• **Study material**
+ + + + + + +

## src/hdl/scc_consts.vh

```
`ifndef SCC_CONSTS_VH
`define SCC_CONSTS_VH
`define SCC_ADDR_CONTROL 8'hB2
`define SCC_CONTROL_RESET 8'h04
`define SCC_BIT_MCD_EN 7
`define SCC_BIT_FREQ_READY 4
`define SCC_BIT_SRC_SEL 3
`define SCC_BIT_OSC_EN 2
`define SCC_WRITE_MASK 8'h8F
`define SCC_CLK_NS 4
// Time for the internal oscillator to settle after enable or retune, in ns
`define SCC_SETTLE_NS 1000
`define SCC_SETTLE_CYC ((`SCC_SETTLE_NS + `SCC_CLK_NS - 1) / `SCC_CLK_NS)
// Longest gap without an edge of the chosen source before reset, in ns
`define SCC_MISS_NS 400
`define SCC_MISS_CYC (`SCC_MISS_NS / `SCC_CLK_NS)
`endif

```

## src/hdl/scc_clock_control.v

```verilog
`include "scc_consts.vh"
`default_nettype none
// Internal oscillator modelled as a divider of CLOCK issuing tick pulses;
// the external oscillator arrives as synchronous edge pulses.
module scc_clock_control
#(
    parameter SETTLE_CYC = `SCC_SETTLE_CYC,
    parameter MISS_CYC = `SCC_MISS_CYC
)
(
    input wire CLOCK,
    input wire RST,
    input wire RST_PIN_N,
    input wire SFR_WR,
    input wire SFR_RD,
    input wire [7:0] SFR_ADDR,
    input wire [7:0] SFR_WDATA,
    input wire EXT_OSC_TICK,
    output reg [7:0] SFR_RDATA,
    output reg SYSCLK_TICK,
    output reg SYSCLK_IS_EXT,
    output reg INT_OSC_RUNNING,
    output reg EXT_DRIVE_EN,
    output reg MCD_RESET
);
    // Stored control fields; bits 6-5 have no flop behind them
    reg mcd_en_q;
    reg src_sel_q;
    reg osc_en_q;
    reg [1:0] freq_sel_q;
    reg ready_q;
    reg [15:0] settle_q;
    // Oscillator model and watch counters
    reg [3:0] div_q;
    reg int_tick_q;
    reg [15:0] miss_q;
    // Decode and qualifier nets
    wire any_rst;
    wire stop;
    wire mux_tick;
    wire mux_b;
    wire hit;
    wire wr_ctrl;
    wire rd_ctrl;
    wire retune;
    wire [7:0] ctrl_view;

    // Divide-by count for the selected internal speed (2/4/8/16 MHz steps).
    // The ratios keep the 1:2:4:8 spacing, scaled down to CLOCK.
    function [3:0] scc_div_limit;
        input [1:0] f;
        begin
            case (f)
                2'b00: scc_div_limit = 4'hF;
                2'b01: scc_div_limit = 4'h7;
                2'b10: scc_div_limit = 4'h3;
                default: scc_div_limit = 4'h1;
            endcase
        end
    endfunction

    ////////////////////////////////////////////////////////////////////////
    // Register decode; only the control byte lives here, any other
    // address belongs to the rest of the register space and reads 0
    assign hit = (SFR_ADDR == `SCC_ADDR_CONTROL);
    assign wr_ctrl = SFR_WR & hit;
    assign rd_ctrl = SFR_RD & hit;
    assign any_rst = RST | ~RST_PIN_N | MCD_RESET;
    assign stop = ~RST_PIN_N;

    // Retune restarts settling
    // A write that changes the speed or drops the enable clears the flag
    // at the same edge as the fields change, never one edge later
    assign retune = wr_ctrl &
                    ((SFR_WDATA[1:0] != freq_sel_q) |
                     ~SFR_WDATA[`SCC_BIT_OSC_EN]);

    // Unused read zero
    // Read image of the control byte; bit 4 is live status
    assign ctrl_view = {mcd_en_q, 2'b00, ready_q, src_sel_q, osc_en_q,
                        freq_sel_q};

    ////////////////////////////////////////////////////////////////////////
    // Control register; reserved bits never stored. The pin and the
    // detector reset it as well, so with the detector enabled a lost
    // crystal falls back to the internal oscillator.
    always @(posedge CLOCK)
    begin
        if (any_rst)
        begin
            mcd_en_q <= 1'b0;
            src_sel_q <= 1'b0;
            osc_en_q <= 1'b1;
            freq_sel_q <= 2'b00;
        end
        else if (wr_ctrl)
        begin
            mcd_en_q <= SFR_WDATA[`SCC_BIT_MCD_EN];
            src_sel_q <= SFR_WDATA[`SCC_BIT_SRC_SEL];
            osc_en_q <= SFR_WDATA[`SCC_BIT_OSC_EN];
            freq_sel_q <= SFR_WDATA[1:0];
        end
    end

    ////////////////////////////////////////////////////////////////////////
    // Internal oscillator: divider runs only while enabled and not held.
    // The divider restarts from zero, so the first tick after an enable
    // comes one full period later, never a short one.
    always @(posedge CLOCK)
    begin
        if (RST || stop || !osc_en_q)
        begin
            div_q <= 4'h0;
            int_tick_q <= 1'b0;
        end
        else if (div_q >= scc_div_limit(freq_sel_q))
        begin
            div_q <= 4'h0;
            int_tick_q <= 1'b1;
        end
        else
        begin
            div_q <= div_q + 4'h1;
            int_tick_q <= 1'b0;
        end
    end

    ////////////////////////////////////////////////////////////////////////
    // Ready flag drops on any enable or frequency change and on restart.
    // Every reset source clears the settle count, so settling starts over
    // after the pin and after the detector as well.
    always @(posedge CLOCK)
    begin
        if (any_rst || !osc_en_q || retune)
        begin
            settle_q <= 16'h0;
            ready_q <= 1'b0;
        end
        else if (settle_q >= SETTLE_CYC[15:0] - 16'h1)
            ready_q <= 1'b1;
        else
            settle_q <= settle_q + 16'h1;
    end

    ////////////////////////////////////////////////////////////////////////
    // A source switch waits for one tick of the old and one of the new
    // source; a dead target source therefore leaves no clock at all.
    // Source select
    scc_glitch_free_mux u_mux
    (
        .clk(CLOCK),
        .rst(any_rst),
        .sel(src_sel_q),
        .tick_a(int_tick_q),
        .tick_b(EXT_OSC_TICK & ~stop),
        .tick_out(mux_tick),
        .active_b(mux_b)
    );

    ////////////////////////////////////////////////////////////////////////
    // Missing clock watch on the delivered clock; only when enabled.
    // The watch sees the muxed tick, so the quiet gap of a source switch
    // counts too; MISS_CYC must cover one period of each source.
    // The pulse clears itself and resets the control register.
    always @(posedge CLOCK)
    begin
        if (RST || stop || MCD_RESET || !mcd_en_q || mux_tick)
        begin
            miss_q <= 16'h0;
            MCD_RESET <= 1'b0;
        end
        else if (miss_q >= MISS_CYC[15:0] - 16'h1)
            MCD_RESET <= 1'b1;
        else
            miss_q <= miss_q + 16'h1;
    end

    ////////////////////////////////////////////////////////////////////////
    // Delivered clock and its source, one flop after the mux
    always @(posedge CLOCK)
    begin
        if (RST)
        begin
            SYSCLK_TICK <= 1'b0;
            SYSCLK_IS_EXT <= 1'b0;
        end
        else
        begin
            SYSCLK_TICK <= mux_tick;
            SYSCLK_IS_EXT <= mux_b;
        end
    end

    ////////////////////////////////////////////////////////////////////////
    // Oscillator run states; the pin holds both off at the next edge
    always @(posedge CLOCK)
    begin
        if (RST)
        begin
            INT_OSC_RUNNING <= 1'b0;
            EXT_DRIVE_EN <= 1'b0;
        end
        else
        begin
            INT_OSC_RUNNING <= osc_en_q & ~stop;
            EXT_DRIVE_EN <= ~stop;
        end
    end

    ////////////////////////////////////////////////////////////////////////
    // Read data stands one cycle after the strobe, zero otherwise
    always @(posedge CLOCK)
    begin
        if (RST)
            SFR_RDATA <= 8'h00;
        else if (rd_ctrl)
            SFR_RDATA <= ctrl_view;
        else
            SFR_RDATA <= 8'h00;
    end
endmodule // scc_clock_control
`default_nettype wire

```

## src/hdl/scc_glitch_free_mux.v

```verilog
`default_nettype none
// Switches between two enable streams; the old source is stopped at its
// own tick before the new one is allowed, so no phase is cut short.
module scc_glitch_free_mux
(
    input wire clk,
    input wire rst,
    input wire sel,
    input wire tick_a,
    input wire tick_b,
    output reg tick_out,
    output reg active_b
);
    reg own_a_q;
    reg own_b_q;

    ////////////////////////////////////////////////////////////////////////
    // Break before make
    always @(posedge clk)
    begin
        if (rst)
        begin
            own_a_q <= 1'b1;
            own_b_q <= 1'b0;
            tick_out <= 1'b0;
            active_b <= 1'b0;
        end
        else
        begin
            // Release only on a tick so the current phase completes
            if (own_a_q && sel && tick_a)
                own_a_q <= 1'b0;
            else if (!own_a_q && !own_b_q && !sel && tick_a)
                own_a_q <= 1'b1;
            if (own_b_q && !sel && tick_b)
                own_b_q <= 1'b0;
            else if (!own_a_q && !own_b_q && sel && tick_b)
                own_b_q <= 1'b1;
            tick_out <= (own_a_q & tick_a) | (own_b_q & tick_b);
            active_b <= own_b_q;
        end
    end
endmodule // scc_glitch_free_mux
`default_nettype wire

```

+ + + + + + +

• **What is needed**
Report the number of lines in the listing where the string "period" appears, and nothing besides.

• **Your solution**
2